[INPUT DATA]

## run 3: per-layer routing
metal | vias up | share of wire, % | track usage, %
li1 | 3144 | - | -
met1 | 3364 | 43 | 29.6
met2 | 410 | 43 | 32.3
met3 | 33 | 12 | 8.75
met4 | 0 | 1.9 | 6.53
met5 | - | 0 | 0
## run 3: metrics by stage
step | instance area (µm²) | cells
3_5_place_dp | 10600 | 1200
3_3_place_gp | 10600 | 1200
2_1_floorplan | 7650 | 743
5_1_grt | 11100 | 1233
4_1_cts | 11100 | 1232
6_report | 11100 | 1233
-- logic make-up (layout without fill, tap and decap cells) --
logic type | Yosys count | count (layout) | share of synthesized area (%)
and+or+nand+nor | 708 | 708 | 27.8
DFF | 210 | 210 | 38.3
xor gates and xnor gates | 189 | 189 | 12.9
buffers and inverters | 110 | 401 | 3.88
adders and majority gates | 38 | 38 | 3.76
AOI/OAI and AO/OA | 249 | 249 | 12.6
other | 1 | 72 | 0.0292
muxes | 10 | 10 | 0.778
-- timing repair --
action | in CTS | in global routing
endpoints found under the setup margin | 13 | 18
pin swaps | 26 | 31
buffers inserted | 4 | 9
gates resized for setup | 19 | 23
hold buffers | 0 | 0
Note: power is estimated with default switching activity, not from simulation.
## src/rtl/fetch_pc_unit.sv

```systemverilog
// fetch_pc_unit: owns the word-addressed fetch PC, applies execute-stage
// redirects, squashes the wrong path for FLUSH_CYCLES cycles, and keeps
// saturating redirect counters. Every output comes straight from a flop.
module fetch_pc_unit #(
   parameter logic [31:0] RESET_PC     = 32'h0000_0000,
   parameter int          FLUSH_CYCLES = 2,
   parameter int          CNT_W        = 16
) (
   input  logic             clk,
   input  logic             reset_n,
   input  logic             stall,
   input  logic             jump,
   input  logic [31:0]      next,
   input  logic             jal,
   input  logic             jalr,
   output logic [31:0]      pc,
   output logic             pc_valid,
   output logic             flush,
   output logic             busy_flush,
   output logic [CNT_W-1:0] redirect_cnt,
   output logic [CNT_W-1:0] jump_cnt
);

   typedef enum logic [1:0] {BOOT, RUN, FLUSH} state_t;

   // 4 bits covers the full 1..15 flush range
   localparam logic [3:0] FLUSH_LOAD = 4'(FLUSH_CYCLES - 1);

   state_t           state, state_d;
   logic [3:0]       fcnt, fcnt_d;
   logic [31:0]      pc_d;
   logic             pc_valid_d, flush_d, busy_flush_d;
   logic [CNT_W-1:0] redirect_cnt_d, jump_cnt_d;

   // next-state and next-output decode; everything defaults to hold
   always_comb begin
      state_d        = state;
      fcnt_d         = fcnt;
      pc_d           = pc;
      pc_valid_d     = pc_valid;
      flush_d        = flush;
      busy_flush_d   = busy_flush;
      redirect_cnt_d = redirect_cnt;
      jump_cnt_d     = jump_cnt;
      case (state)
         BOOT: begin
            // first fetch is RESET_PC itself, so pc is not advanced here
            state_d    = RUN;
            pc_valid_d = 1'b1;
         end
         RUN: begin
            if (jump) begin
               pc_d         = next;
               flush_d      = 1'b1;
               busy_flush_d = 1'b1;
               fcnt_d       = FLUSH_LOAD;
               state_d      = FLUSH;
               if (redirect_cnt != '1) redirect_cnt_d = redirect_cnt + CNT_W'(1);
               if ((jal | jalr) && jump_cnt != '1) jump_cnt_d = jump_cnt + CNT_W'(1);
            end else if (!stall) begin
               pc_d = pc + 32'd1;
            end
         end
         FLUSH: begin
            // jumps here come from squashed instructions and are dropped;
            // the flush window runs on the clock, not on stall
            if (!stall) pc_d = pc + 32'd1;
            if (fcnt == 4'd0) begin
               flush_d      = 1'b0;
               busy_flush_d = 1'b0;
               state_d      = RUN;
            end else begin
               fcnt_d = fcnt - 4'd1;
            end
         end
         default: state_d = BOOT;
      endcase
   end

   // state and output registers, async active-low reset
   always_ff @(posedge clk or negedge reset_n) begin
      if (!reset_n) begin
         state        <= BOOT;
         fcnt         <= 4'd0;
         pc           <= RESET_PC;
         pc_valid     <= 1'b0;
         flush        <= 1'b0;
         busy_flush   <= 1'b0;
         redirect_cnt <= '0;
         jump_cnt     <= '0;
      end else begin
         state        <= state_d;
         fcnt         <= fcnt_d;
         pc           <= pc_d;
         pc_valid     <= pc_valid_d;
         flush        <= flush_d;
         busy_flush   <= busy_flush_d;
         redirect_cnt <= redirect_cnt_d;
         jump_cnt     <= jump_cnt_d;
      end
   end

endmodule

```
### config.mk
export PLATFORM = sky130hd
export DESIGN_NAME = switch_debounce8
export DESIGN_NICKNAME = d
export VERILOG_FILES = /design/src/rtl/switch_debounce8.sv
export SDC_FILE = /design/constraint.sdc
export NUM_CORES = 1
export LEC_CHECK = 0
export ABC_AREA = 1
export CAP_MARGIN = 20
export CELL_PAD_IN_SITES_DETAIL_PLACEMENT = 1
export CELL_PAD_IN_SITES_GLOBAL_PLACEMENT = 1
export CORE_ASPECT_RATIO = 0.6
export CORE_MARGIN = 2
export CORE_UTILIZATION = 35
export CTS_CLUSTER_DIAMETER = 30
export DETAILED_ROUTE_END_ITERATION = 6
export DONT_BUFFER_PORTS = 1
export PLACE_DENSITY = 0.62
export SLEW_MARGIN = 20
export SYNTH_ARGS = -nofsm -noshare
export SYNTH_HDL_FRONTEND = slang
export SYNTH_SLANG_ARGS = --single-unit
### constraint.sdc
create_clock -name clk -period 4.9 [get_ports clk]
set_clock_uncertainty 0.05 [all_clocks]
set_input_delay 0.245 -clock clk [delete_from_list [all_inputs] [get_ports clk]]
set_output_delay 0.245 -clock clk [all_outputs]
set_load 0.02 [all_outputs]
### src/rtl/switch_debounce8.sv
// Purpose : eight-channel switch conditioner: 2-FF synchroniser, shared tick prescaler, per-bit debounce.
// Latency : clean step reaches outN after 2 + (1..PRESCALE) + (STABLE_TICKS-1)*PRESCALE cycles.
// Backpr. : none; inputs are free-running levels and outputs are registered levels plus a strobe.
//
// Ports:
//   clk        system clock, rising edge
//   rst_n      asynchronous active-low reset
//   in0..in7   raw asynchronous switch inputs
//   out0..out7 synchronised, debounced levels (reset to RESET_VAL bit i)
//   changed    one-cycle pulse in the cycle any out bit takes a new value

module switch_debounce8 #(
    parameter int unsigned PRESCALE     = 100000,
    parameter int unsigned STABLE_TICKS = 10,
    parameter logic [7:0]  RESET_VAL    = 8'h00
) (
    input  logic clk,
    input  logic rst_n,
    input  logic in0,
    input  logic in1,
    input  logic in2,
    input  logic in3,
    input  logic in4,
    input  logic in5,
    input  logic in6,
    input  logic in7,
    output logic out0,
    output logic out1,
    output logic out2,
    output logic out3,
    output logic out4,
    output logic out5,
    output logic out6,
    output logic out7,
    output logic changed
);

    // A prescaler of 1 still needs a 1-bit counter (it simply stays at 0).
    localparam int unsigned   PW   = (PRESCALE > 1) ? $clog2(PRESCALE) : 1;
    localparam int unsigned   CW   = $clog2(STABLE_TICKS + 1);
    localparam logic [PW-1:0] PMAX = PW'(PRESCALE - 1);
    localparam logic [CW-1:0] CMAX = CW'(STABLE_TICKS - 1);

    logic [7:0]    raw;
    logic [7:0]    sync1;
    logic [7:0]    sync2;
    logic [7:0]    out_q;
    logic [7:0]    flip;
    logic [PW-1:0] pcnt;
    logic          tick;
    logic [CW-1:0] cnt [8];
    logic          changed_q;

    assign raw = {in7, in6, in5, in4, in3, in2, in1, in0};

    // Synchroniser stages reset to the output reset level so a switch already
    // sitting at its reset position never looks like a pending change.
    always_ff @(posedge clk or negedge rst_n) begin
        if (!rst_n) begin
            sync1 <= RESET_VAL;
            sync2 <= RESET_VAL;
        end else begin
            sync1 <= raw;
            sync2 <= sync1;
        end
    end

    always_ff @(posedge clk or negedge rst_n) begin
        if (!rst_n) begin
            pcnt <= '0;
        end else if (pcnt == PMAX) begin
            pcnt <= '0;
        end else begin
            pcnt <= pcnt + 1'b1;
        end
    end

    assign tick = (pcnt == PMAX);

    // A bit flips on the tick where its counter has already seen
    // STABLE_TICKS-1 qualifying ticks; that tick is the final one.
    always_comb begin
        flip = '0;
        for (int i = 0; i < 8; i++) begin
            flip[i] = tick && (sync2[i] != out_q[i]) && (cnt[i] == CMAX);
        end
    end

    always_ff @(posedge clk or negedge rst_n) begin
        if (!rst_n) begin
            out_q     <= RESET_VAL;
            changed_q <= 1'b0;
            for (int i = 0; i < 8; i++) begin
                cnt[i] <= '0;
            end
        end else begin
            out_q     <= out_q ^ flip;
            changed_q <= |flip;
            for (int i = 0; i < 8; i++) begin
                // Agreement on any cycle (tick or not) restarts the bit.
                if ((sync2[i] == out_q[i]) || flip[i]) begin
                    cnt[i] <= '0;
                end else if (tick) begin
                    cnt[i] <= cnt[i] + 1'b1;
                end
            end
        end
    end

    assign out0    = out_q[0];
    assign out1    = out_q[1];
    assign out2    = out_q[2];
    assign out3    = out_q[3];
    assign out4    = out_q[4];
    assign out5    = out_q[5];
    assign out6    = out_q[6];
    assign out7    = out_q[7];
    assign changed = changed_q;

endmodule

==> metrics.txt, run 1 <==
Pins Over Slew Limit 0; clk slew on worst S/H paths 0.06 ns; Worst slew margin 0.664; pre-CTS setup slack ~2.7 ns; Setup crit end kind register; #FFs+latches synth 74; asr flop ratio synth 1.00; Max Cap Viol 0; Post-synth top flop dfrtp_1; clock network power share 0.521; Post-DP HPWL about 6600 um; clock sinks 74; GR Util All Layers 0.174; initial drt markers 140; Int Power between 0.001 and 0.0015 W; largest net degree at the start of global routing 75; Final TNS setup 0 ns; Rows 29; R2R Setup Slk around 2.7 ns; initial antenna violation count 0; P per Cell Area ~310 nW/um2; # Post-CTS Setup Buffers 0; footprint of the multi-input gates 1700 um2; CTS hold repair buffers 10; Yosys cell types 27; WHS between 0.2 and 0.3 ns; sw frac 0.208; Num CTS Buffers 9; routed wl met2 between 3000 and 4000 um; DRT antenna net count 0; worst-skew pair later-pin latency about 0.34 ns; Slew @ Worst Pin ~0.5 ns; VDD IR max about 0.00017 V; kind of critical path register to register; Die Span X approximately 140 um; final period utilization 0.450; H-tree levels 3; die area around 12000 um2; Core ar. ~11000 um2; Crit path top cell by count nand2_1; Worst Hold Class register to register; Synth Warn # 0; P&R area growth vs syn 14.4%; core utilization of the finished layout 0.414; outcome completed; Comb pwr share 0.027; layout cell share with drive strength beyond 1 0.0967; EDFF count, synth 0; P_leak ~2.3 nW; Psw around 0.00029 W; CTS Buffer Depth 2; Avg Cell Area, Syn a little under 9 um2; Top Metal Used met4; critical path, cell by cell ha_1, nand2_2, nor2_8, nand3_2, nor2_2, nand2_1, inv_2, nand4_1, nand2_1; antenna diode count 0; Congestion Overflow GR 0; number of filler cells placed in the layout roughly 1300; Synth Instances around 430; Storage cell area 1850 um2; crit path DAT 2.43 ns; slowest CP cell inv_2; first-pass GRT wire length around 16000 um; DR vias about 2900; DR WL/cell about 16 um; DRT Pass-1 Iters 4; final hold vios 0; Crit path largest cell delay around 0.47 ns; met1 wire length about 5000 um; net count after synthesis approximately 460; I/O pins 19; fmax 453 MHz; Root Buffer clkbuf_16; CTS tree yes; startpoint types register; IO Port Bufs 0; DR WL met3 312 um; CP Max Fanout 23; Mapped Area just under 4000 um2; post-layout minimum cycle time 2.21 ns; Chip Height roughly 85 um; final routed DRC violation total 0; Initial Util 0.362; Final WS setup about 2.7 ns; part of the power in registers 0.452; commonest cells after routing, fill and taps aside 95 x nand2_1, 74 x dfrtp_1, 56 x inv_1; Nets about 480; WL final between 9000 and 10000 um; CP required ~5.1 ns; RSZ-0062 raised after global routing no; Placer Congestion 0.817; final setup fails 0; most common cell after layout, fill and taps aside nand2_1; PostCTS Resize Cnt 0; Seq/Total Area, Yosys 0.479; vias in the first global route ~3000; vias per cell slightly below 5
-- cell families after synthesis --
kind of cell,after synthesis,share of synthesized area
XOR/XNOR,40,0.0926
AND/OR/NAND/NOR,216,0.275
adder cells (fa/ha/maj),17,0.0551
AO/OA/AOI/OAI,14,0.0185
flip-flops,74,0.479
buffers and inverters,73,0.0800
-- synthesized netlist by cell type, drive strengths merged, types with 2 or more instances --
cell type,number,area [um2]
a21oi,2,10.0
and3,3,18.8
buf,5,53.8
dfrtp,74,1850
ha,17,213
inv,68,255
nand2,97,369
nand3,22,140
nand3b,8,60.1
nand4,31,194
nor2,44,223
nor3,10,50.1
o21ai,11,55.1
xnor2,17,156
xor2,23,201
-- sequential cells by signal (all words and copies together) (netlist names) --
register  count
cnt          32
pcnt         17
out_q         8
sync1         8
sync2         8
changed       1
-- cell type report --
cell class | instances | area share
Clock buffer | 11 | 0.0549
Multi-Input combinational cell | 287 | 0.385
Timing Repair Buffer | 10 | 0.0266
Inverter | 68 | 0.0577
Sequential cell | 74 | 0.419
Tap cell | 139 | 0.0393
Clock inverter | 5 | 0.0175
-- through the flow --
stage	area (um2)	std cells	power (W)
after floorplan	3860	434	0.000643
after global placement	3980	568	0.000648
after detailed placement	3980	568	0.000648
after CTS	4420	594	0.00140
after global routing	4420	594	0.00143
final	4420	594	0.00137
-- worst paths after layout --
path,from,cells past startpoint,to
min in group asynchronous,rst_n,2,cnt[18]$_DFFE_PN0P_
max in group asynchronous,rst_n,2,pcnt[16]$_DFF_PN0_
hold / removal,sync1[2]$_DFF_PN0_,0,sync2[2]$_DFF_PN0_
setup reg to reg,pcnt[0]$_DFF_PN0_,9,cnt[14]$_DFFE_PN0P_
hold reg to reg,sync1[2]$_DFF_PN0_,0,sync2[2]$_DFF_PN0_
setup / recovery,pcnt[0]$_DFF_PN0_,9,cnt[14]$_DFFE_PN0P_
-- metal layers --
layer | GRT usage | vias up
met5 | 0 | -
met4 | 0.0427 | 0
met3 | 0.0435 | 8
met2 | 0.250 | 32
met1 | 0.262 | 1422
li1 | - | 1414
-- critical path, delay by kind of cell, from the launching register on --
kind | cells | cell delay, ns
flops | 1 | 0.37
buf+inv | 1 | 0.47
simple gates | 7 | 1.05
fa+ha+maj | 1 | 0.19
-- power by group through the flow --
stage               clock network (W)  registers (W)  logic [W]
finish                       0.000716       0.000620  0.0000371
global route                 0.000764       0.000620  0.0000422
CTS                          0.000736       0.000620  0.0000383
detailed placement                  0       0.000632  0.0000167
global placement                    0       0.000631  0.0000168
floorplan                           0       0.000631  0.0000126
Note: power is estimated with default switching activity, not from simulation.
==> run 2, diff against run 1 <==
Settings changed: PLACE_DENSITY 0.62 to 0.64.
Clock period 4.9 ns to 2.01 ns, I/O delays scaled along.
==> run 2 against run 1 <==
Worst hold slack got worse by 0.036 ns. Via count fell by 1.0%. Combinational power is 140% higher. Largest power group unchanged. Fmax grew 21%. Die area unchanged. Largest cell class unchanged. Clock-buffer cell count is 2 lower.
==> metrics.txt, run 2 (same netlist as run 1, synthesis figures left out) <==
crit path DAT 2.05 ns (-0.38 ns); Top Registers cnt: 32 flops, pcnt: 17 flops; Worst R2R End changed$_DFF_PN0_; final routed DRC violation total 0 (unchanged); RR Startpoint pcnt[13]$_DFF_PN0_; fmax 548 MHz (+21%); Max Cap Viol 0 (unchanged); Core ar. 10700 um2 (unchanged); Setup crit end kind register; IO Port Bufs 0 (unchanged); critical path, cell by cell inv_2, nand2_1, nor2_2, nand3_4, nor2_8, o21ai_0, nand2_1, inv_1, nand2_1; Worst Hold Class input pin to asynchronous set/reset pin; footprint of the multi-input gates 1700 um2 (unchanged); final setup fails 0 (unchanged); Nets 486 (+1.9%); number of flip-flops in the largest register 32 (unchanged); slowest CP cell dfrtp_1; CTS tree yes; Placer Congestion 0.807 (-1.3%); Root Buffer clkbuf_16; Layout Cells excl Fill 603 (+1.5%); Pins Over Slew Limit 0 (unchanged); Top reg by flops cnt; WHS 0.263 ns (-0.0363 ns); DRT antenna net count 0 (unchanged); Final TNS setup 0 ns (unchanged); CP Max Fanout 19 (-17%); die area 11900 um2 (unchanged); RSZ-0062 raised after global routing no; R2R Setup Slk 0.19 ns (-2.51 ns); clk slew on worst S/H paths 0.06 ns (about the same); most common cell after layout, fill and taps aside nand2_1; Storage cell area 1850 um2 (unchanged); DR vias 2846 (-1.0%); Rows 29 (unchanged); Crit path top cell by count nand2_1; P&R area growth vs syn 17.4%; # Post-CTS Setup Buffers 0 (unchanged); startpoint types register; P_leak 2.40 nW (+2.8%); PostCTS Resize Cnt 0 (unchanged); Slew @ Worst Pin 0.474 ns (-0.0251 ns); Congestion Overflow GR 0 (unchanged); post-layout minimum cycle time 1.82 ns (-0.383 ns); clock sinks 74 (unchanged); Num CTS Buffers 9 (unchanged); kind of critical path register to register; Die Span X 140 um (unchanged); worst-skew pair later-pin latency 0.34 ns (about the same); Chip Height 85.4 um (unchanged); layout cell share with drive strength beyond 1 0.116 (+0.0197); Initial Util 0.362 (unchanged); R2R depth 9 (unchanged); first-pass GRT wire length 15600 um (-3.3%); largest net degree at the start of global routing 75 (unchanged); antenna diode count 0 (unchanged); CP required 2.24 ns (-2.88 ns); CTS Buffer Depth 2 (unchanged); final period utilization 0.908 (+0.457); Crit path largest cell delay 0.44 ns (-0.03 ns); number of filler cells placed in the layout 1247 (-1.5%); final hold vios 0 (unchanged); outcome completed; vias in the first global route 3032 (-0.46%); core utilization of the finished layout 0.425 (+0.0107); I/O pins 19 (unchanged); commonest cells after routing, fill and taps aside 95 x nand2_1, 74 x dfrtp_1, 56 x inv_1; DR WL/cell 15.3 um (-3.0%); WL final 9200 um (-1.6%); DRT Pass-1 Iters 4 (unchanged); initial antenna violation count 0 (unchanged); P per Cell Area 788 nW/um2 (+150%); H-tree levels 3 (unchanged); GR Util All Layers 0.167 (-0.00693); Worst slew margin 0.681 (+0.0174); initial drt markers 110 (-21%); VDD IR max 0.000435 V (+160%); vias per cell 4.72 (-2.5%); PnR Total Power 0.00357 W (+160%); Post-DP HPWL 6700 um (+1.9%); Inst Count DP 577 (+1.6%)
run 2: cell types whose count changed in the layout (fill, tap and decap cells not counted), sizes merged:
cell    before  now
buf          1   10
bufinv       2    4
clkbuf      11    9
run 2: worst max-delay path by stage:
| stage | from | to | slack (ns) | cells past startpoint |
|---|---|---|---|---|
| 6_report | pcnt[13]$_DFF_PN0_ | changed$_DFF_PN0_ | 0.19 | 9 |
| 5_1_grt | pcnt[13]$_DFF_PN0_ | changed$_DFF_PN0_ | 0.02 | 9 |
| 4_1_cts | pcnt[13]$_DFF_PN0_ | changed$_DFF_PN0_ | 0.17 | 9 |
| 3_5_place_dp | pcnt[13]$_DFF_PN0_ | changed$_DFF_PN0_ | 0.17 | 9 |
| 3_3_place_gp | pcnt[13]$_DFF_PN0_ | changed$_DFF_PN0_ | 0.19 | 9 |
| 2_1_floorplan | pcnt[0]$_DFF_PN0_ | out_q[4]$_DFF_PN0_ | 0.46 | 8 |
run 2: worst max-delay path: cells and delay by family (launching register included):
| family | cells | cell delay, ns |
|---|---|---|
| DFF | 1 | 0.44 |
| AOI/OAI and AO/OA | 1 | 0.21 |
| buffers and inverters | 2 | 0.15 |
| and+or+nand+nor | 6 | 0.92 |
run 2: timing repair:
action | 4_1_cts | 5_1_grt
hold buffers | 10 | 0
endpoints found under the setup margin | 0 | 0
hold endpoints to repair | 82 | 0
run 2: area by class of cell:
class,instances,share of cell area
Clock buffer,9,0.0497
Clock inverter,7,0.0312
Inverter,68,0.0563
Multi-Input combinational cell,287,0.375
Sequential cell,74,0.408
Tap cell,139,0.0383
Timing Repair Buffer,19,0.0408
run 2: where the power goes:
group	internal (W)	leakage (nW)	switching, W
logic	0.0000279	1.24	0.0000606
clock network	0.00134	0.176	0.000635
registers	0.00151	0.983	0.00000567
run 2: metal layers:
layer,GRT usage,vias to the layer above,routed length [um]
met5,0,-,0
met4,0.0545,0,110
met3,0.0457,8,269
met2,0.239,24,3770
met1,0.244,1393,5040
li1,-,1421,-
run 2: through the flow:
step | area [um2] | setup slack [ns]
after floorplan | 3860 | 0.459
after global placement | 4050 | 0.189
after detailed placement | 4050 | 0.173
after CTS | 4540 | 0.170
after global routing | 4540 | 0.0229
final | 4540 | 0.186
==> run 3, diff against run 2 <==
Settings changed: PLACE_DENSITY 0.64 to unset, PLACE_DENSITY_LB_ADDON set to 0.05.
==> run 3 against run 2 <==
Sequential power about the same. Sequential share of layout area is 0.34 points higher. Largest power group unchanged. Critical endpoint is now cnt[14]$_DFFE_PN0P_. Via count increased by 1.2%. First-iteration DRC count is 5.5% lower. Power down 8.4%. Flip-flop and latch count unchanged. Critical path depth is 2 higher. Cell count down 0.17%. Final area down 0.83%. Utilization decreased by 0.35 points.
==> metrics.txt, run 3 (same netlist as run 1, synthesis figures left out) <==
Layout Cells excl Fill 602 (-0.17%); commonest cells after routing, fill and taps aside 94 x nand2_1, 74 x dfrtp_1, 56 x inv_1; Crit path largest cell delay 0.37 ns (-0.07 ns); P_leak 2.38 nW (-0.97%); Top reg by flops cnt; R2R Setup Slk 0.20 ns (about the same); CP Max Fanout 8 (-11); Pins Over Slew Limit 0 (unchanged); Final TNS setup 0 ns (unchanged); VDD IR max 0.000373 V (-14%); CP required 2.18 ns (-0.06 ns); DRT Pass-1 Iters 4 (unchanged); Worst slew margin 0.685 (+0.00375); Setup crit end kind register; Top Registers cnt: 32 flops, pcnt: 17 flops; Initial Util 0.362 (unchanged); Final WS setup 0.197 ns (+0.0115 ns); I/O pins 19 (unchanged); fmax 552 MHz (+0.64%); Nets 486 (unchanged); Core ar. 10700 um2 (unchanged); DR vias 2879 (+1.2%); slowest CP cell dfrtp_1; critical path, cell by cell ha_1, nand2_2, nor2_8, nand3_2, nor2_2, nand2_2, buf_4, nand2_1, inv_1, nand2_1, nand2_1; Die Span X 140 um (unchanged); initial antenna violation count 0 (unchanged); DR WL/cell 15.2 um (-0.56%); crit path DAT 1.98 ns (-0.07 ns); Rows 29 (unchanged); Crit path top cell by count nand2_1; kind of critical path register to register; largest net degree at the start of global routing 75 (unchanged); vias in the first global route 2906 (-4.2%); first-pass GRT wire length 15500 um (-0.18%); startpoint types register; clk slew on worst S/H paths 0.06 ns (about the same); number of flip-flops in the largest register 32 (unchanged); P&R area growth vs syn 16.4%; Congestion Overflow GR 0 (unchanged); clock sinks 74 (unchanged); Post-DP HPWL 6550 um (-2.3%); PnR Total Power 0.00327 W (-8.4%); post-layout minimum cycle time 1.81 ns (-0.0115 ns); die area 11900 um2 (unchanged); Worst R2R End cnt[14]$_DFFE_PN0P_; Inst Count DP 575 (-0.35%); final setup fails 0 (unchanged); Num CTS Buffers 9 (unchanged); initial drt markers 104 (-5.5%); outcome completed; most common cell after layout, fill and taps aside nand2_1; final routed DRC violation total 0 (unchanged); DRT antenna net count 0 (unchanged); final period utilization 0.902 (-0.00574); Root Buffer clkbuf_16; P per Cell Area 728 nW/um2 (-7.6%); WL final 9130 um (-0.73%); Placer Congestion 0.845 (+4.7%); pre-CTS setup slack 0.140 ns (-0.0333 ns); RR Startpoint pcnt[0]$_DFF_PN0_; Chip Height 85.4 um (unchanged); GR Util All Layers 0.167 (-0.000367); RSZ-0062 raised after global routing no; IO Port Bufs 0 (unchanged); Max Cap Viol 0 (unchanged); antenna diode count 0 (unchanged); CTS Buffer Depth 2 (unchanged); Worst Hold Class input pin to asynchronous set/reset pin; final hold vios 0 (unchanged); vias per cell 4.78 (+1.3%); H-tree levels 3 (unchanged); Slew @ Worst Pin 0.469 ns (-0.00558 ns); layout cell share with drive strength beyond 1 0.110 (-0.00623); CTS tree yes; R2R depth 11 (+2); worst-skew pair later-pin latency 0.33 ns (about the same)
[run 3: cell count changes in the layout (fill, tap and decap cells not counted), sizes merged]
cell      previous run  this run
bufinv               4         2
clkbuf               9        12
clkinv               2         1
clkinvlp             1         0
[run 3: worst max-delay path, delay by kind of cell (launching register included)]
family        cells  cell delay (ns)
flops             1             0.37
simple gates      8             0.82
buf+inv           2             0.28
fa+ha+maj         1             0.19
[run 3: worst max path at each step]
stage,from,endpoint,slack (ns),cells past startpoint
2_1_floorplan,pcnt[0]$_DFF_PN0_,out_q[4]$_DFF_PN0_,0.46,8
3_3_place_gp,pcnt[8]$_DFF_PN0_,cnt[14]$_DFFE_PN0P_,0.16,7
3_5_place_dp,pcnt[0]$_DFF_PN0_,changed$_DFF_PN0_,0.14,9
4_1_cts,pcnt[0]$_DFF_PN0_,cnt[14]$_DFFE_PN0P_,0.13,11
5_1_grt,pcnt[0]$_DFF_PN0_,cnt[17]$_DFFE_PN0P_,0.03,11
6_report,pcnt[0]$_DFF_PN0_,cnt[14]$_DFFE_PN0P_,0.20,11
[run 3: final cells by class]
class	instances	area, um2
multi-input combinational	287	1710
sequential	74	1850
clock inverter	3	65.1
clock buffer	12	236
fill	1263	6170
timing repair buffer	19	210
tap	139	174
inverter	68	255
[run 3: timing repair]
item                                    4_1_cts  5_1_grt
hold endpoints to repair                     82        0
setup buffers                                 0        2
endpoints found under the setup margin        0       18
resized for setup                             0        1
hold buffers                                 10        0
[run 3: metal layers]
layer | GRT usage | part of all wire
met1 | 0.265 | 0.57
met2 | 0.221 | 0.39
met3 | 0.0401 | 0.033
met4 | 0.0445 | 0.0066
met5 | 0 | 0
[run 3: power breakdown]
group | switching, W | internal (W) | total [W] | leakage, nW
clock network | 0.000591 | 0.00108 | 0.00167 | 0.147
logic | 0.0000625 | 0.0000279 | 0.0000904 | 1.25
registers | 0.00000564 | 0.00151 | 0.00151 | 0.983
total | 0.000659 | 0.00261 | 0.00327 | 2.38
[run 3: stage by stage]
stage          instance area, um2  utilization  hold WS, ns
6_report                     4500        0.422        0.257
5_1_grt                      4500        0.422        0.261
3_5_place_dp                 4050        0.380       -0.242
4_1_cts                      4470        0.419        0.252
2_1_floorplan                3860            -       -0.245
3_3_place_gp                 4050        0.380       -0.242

[TASK INSTRUCTIONS]
How many lines in this listing contain "next"? Give that number and stop.

[RESPONSE]
3